Partially corrected varus deformity. A brown tumour is also apparent in the lower metaphysis of the left femur (arrow).
 
Severe deformities in the tibial and peroneal bones due to insufficiency fractures. Healed Looser zones are also visible as transverse dense lines.
 
Bulging of the anterior rib in the costochondral junctions (arrows) - "Rachitic Rosary".
 
Front radiograph of the right arm reveals exuberant osteolytic, expansive lesions occupying most of the upper portion of the humerus, "brown tumours" (dotted line).
 
Front radiograph of the right forearm.
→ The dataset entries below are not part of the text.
<file path="config.mk">
export PLATFORM = sky130hd
export DESIGN_NAME = axi_ctrl_write_arbiter
export DESIGN_NICKNAME = d
export VERILOG_FILES = /design/src/rtl/axi_ctrl_write_arbiter_pkg.sv /design/src/rtl/axi_ctrl_write_arbiter_rr_arb2.sv /design/src/rtl/axi_ctrl_write_arbiter.sv
export VERILOG_INCLUDE_DIRS = /design/src /design/src/rtl
export SDC_FILE = /design/constraint.sdc
export NUM_CORES = 1
export LEC_CHECK = 0
export ABC_AREA = 1
export BUFFER_PORTS_ARGS = -buffer_cell sky130_fd_sc_hd__buf_2
export CORE_AREA = 4 4 148 150
export DETAILED_ROUTE_END_ITERATION = 10
export DIE_AREA = 0 0 152 154
export PLACE_DENSITY = 0.49
export SYNTH_ARGS = -nofsm -noshare
export SYNTH_HDL_FRONTEND = slang
export SYNTH_SLANG_ARGS = --single-unit
</file>
<file path="constraint.sdc">
create_clock -name clk -period 2 [get_ports clk]
set_input_delay 0.2 -clock clk [delete_from_list [all_inputs] [get_ports clk]]
set_output_delay 0.2 -clock clk [all_outputs]
set_load 0.02 [all_outputs]
</file>
<file path="src/rtl/axi_ctrl_defs.vh">
// Encodings shared by the control-register write arbiter.
`ifndef AXI_CTRL_DEFS_VH
`define AXI_CTRL_DEFS_VH

`define ST_IDLE 2'd0
`define ST_ADDR 2'd1
`define ST_DATA 2'd2
`define ST_RESP 2'd3

`define RESP_OKAY 2'b00
`define RESP_SLVERR 2'b10

`define SIZE_4B 3'b010

`endif

</file>
<file path="src/rtl/axi_ctrl_write_arbiter_pkg.sv">
// Types and helpers for the 2:1 AXI3 control-register write arbiter.
`include "axi_ctrl_defs.vh"

package axi_ctrl_write_arbiter_pkg;

  typedef enum logic [1:0] {
    IDLE = `ST_IDLE,
    ADDR = `ST_ADDR,
    DATA = `ST_DATA,
    RESP = `ST_RESP
  } state_t;

  function automatic logic last_beat(
    input logic [7:0] cnt
  );
    return cnt == 8'd0;
  endfunction

endpackage

</file>
<file path="src/rtl/axi_ctrl_write_arbiter_rr_arb2.sv">
// Two-way round-robin pick; the master not served last wins a tie.
module rr_arb2 (
  input  logic [1:0] req,
  input  logic       last_grant,
  output logic       grant,
  output logic       any_req
);

  always_comb begin
    any_req = |req;
    case (req)
      2'b11:   grant = ~last_grant;
      2'b10:   grant = 1'b1;
      default: grant = 1'b0;
    endcase
  end

endmodule

</file>
<file path="src/rtl/axi_ctrl_write_arbiter.sv">
// 2:1 AXI3 write arbiter, one transaction in flight, AW accept to B done.
module axi_ctrl_write_arbiter
  import axi_ctrl_write_arbiter_pkg::*;
#(
  parameter int ID_W   = 12,
  parameter int ADDR_W = 32,
  parameter int DATA_W = 32
) (
  input  logic              clk,
  input  logic              rst,

  input  logic              m0_awvalid,
  output logic              m0_awready,
  input  logic [ID_W-1:0]   m0_awid,
  input  logic [ADDR_W-1:0] m0_awaddr,
  input  logic [7:0]        m0_awlen,
  input  logic [2:0]        m0_awsize,
  input  logic [1:0]        m0_awburst,
  input  logic              m0_wvalid,
  output logic              m0_wready,
  input  logic [ID_W-1:0]   m0_wid,
  input  logic [DATA_W-1:0] m0_wdata,
  input  logic [DATA_W/8-1:0] m0_wstrb,
  input  logic              m0_wlast,
  output logic              m0_bvalid,
  input  logic              m0_bready,
  output logic [ID_W-1:0]   m0_bid,
  output logic [1:0]        m0_bresp,

  input  logic              m1_awvalid,
  output logic              m1_awready,
  input  logic [ID_W-1:0]   m1_awid,
  input  logic [ADDR_W-1:0] m1_awaddr,
  input  logic [7:0]        m1_awlen,
  input  logic [2:0]        m1_awsize,
  input  logic [1:0]        m1_awburst,
  input  logic              m1_wvalid,
  output logic              m1_wready,
  input  logic [ID_W-1:0]   m1_wid,
  input  logic [DATA_W-1:0] m1_wdata,
  input  logic [DATA_W/8-1:0] m1_wstrb,
  input  logic              m1_wlast,
  output logic              m1_bvalid,
  input  logic              m1_bready,
  output logic [ID_W-1:0]   m1_bid,
  output logic [1:0]        m1_bresp,

  output logic              s_awvalid,
  input  logic              s_awready,
  output logic [ID_W-1:0]   s_awid,
  output logic [ADDR_W-1:0] s_awaddr,
  output logic [7:0]        s_awlen,
  output logic [2:0]        s_awsize,
  output logic [1:0]        s_awburst,
  output logic              s_wvalid,
  input  logic              s_wready,
  output logic [ID_W-1:0]   s_wid,
  output logic [DATA_W-1:0] s_wdata,
  output logic [DATA_W/8-1:0] s_wstrb,
  output logic              s_wlast,
  input  logic              s_bvalid,
  output logic              s_bready,
  input  logic [ID_W-1:0]   s_bid,
  input  logic [1:0]        s_bresp,

  output logic              grant,
  output logic              busy,
  output logic              protocol_err
);

  state_t     state;
  state_t     state_nxt;
  logic       grant_q;
  logic       grant_nxt;
  logic       last_q;
  logic       last_nxt;
  logic [7:0] cnt;
  logic [7:0] cnt_nxt;
  logic       err_q;
  logic       err_nxt;
  logic       pick;
  logic       any_req;

  rr_arb2 u_rr (
    .req        ({m1_awvalid, m0_awvalid}),
    .last_grant (last_q),
    .grant      (pick),
    .any_req    (any_req)
  );

  always_ff @(posedge clk) begin
    if (rst) begin
      state   <= IDLE;
      grant_q <= 1'b0;
      last_q  <= 1'b1;
      cnt     <= 8'd0;
      err_q   <= 1'b0;
    end else begin
      state   <= state_nxt;
      grant_q <= grant_nxt;
      last_q  <= last_nxt;
      cnt     <= cnt_nxt;
      err_q   <= err_nxt;
    end
  end

  // Burst ends on the beat count; wlast only feeds the error flag.
  always_comb begin
    state_nxt = state;
    grant_nxt = grant_q;
    last_nxt  = last_q;
    cnt_nxt   = cnt;
    err_nxt   = err_q;
    unique case (state)
      IDLE: begin
        if (any_req) begin
          grant_nxt = pick;
          state_nxt = ADDR;
        end
      end
      ADDR: begin
        if (s_awvalid && s_awready) begin
          cnt_nxt   = s_awlen;
          state_nxt = DATA;
        end
      end
      DATA: begin
        if (s_wvalid && s_wready) begin
          if (s_wlast != last_beat(cnt))
            err_nxt = 1'b1;
          if (last_beat(cnt))
            state_nxt = RESP;
          else
            cnt_nxt = cnt - 8'd1;
        end
      end
      RESP: begin
        if (s_bvalid && s_bready) begin
          last_nxt  = grant_q;
          state_nxt = IDLE;
        end
      end
      default: state_nxt = IDLE;
    endcase
  end

  assign s_awid    = grant_q ? m1_awid    : m0_awid;
  assign s_awaddr  = grant_q ? m1_awaddr  : m0_awaddr;
  assign s_awlen   = grant_q ? m1_awlen   : m0_awlen;
  assign s_awsize  = grant_q ? m1_awsize  : m0_awsize;
  assign s_awburst = grant_q ? m1_awburst : m0_awburst;
  assign s_wid     = grant_q ? m1_wid     : m0_wid;
  assign s_wdata   = grant_q ? m1_wdata   : m0_wdata;
  assign s_wstrb   = grant_q ? m1_wstrb   : m0_wstrb;
  assign s_wlast   = grant_q ? m1_wlast   : m0_wlast;

  // Handshakes reach only the granted master and only in their own phase.
  always_comb begin
    s_awvalid  = 1'b0;
    s_wvalid   = 1'b0;
    s_bready   = 1'b0;
    m0_awready = 1'b0;
    m1_awready = 1'b0;
    m0_wready  = 1'b0;
    m1_wready  = 1'b0;
    m0_bvalid  = 1'b0;
    m1_bvalid  = 1'b0;
    m0_bid     = '0;
    m1_bid     = '0;
    m0_bresp   = 2'b00;
    m1_bresp   = 2'b00;
    unique case (state)
      ADDR: begin
        s_awvalid = grant_q ? m1_awvalid : m0_awvalid;
        if (grant_q) m1_awready = s_awready;
        else         m0_awready = s_awready;
      end
      DATA: begin
        s_wvalid = grant_q ? m1_wvalid : m0_wvalid;
        if (grant_q) m1_wready = s_wready;
        else         m0_wready = s_wready;
      end
      RESP: begin
        s_bready = grant_q ? m1_bready : m0_bready;
        if (grant_q) begin
          m1_bvalid = s_bvalid;
          m1_bid    = s_bid;
          m1_bresp  = s_bresp;
        end else begin
          m0_bvalid = s_bvalid;
          m0_bid    = s_bid;
          m0_bresp  = s_bresp;
        end
      end
      default: ;
    endcase
  end

  assign grant        = grant_q;
  assign busy         = (state != IDLE);
  assign protocol_err = err_q;

endmodule

</file>
==> results of run 1 <==
==> critical path: cells and delay by family, from the launching register on <==
family | cells | cell delay, ns
buffers and inverters | 3 | 0.80
and+or+nand+nor | 2 | 0.21
DFF | 1 | 0.37
==> how the worst max path moves through the flow <==
stage,startpoint,end,slack [ns]
after global routing,grant,s_wid[4],0.05
after detailed placement,state[0],cnt[4],0.35
after global placement,state[0],cnt[4],0.36
after CTS,state[0],m0_bid[8],0.14
final,grant,s_wdata[17],0.15
after floorplan,grant,m1_awready,0.24
==> state kept, by name (all words and copies together), names as in the netlist <==
signal        cells
cnt               8
state             2
grant             1
last_q            1
protocol_err      1
==> repair_timing <==
action / 4_1_cts / 5_1_grt
setup endpoints to repair: 0 / 15
endpoints found under the hold margin: 0 / 0
resized for setup: 0 / 1
setup buffers: 0 / 0
==> metrics by stage <==
step / cells / setup WS, ns / total power, mW
6_report: 1212 / 0.152 / 4.00
5_1_grt: 1211 / 0.0539 / 4.38
4_1_cts: 1211 / 0.138 / 4.03
3_5_place_dp: 1207 / 0.345 / 3.61
3_3_place_gp: 1207 / 0.365 / 3.61
2_1_floorplan: 570 / 0.243 / 2.48
==> layer usage <==
layer / vias to the layer above / share of wire, % / track usage (%)
li1: 2440 / - / -
met1: 2153 / 43 / 18.0
met2: 234 / 48 / 23.8
met3: 9 / 8.4 / 3.80
met4: 0 / 0.50 / 1.28
met5: - / 0 / 0
==> synth_stat cells (2+ instances only) <==
cell type  count
nand2_1      366
nor2_1        50
inv_1         37
nand3_1       17
buf_2         15
dfxtp_1       13
o21ai_0       11
a21oi_1       10
clkbuf_1       9
nand2_2        9
ha_1           7
nor3_1         4
buf_6          3
buf_1          2
nand3_2        2
nor2_2         2
==> cell type report <==
| type | count | area (um^2) | area share (%) |
|---|---|---|---|
| flip-flops and latches | 13 | 264 | 5.40 |
| repair buffers | 392 | 2010 | 41.2 |
| well taps | 275 | 344 | 7.04 |
| multi-input cells | 488 | 2040 | 41.7 |
| clock buffers | 3 | 75.1 | 1.54 |
| inverters | 39 | 149 | 3.05 |
| clock inverters | 1 | 5.00 | 0.102 |
| diodes | 1 | 2.50 | 0.0512 |
==> where the power goes <==
group | total (mW) | switching, mW | leakage (nW) | internal, mW
Clock | 0.385 | 0.118 | 0.0409 | 0.267
Combinational | 3.16 | 2.12 | 3.10 | 1.04
Sequential | 0.450 | 0.0967 | 0.107 | 0.353
==> cell families after synthesis <==
kind of cell | synth area share [%]
AND/OR/NAND/NOR | 69.0
flip-flops | 9.98
adder cells (fa/ha/maj) | 3.36
AO/OA/AOI/OAI | 5.66
buffers and inverters | 12.0
==> flow_summary.toml, run 1 <==
[setup_path]
crit_top_cell = "nand2_1"
r2r-start = "state[0]"
rrSetupSlack_ns = 0.32
arrival_ns = 1.65
worstRegToRegCells = 9
slowest_delay_ns = 0.37
cp_data_required_time_ns = 1.80
path_cells = "buf_12 -> buf_4 -> nand2_1 -> nand2_1 -> buf_2"
startpoint_type = "flip-flop"
critPathKind = "reg -> out"
end_kind = "primary output"
cp_max_fo = 55
r2r-end = "state[1]"
crit_slowest_cell = "dfxtp_4"

[logic_synthesis]
yosys_warnings = 0
synth_area_per_cell_um2 = 4.57
synth_area_leader_cell = "nand2_1"
synth_cells = 570
ys_types = 29
ys.flop_type = "dfxtp_1"
yosysTopAreaCellShare_pct = 52.7
yosysSeqAreaShare_pct = 9.98
ys_ff_latch = 13
synth-edff-count = 0
async_flop_share_pct = 0
synth_fp_nets = 814
syn_area_um2 = 2610
synth.area.top_cells = "nand2_1 53%, dfxtp_1 10%, nor2_1 7.2%, inv_1 5.3%, ha_1 3.4%"

[routing]
drcViolationCount = 0
firstDrtPassIters = 5
avgViaCountPerCell = 3.99
routedWlPerCell_um = 14.8
dr.first_iter.drc_count = 288
vias = 4836
drtAntennaViolNets = 0
drt-total-wl_um = 17900

[clock_network]
cts.clk_slew.worst_paths_ns = 0.05
worstSkewPairLatency_ns = 0.24
cts.sinks = 13
cts_root_buf = "clkbuf_16"
htreeDepth = 1
cts_hold_buffers = 0
cts_tree = "yes"
numCtsBuffers = 3
cts_buffer_depth = 2

[job]
drv_cap = 0

[grt]
grt_pass1_wl_um = 26400
grt_remaining_overflow = 0
grt_pass1_vias = 4584
antenna_found_initial = 0
grt_usage_pct = 13.9
grt_max_degree = 56

[finish]
final_net_count = 1181
area_growth_pct = 87.5
final_util_pct = 23.6
final_layout_size_suffix_gt1_share_pct = 44.6
final.fill_count = 2458
layout_commonest_cell = "buf_2"
design_area_um2 = 4890
final_cell_mix = "382 x buf_2, 365 x nand2_1, 50 x nor2_1"

[pwr]
irDropWorstVdd_v = 0.000393
p_leak_nw = 3.25
powerDensity_nw_per_um2 = 817

[hold_path]
min_delay_path_depth = 3
hold_path_class = "in -> reg"
min_from = "m1_awvalid"
hold_path_end = "grant"

[timing]
finClkSkew_ns = 0.00268
timing.fmax_mhz = 541
slew_viol_final = 0
fin_crit_sh_pct = 92.4
tns_ns = 0
hold_ws_ns = 0.250
relSlewSlack_pct = 77.7
setup_violations = 0
tightest_slew_ns = 0.334
finalHoldViolCount = 0
rsz0062_at_grt = "false"
period_needed_ns = 1.85

[run_status]
outcome = "complete, no violations"

[placed_design]
gp_congestion = 0.904
numPortBuffers = 382
placed_area_um2 = 4800
hpwl_um = 15400

[floorplanning]
core_area_um2 = 20700
die_x_um = 152
die_h_um = 154
row_count = 53
start_util_pct = 12.6
dieArea_um2 = 23400
pin_count = 383
(Power assumes the default switching activity.)
==> run 2, diff against run 1 <==
- CORE_AREA: 4 4 148 150 -> 2 2 151 153
- DIE_AREA: 0 0 152 154 -> 0 0 153 155
- PLACE_DENSITY: 0.49 -> 0.47
==> run 2 against run 1 <==
Net effect: critical path depth down 1; design area decreased by 0.20%; sequential share of layout area hardly changed; register-to-register slack about the same; first-iteration DRC count grew 29%; worst hold slack improved by 0.0027 ns; largest cell class unchanged.
==> flow_summary.toml, run 2 (same netlist as run 1, synthesis figures left out) <==
[clock_network]
cts_tree = "yes"
cts_hold_buffers = 0
numCtsBuffers = 3
cts.clk_slew.worst_paths_ns = 0.05
cts_root_buf = "clkbuf_16"
ctsResizeCount = 0
cts.sinks = 13
worstSkewPairLatency_ns = 0.24
cts_buffer_depth = 2
htreeDepth = 1
post-cts-setup-buffers = 0

[setup_path]
end_kind = "primary output"
crit_slowest_cell = "dfxtp_1"
path_buf_inv = 1
critPathKind = "reg -> out"
cp_data_required_time_ns = 1.80
cp_max_fo = 15
slowest_delay_ns = 0.37
critical_path.startpoint = "state[1]"
path_delay_family = "simple AND/OR/NAND/NOR gates"
startpoint_type = "flip-flop"
path_cells = "ha_1 -> nand2_1 -> nor2_1 -> buf_2"
arrival_ns = 1.61
r2r-start = "state[0]"

[floorplanning]
core_area_um2 = 22200
pin_count = 383
dieArea_um2 = 23700
die_x_um = 153
die_h_um = 155
row_count = 55
start_util_pct = 11.7

[placed_design]
hpwl_um = 14300
place_worst_setup_slack_ns = 0.310
gp_congestion = 0.810
numPortBuffers = 382

[run_status]
outcome = "complete, no violations"

[finish]
final_util_pct = 21.9
largest_reg_flops = 8
final_cell_mix = "382 x buf_2, 366 x nand2_1, 50 x nor2_1"
n_antenna_cell = 0
final.fill_count = 2634
largest-register = "cnt"
layout_commonest_cell = "buf_2"
final_net_count = 1177
largestRegisters = "cnt: 8 flops, state: 2 flops"
final_layout_size_suffix_gt1_share_pct = 44.2
area_growth_pct = 87.1

[timing]
rsz0062_at_grt = "false"
hold_ws_ns = 0.253
setup_slack_ns = 0.194
setup_violations = 0
tns_ns = 0
slew_viol_final = 0
finalHoldViolCount = 0
fin_crit_sh_pct = 90.3
tightest_slew_ns = 0.556
finClkSkew_ns = 0.00153
relSlewSlack_pct = 62.9
period_needed_ns = 1.81
timing.fmax_mhz = 554

[pwr]
total_power_mw = 3.95
powerDensity_nw_per_um2 = 811
irDropWorstVdd_v = 0.000511
p_leak_nw = 3.24

[grt]
antenna_found_initial = 0
grt_max_degree = 61
grt_pass1_wl_um = 24100
grt_pass1_vias = 4216
grt_remaining_overflow = 0
grt_usage_pct = 12.7

[hold_path]
hold_path_class = "in -> reg"
min_from = "m1_awvalid"

[routing]
drt-total-wl_um = 16800
firstDrtPassIters = 4
drcViolationCount = 0
routedWlPerCell_um = 13.8
dr.first_iter.drc_count = 372
drtAntennaViolNets = 0
vias = 4639
avgViaCountPerCell = 3.81

[job]
drv_cap = 0
## run 2: metrics by stage
| stage | instances | area [um^2] |
|---|---|---|
| floorplan | 570 | 2610 |
| global placement | 1213 | 4800 |
| detailed placement | 1213 | 4800 |
| CTS | 1217 | 4880 |
| global route | 1217 | 4880 |
| finish | 1217 | 4880 |
## run 2: area by class of cell
class / instances / area [um^2] / area share, %
clock buffer: 3 / 75.1 / 1.54
clock inverter: 1 / 5.00 / 0.103
inverter: 39 / 149 / 3.05
multi-input combinational: 488 / 2030 / 41.7
sequential: 13 / 264 / 5.41
tap: 285 / 357 / 7.31
timing repair buffer: 388 / 1990 / 40.9
## run 2: routing by layer
layer	vias up	global-route usage (%)	wire length [um]
met5	-	0	0
met4	0	1.94	204
met3	12	3.43	1490
met2	209	20.8	7600
met1	1991	17.2	7460
li1	2427	-	-
## run 2: final timing paths
path                                     end  slack, ns  cells after the start
worst max-delay path               m1_bid[1]       0.19                      4
worst min-delay path                   grant       0.25                      3
worst max register to register        cnt[1]       0.32                      8
worst min register to register  protocol_err       0.45                      2
## run 2: report_power, final
part           internal, mW  switching (mW)  leakage, nW  total, mW
Combinational          1.03            2.09         3.09       3.12
Sequential            0.353           0.104        0.107      0.457
Clock                 0.266           0.108       0.0409      0.374
## run 2: worst register-to-register path, cell delays in order (launching register included)
cell and delay, ns:
dfxtp_1 0.37, inv_1 0.10, ha_1 0.22, inv_1 0.23
a21oi_1 0.09, nor2_2 0.19, nand2_2 0.14, o21ai_0 0.18
nor2_1 0.05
Similar osteolytic, expansive lesions are visible on the radium (dotted line) and the proximal phalanx of the index finger (arrow).
 
Front radiograph of the left arm. Thought not as exuberant as the lesions on the right, "brown tumours" can be observed in the proximal and distal humerus and the clavicle (arrows).
 
Front radiograph of the left forearm. A "brown tumour" is observed in the distal radius (arrows). Bone reabsorption on the radial aspect of the second and third middle phalanges is visible, pathognomonic of hyperparathyroidism.
 
Detail view of bone reabsorption on the radial aspect phalanges (arrows).
 
Multiple millimetric "punched-out" lesions in the calvaria are observed, the "Salt-and-pepper" sign. Widening of diploe is also visible.
 
Sclerotic bands in the endplates of the vertebra - "rugger jersey" spine.
 
Posterior to the left thyroid lobe there is a oval, solid, hypoechoic nodule corresponding to a parathyroid adenoma.
 
One year after the parathyroidectomy the lesions have decreased in size and are less lucent.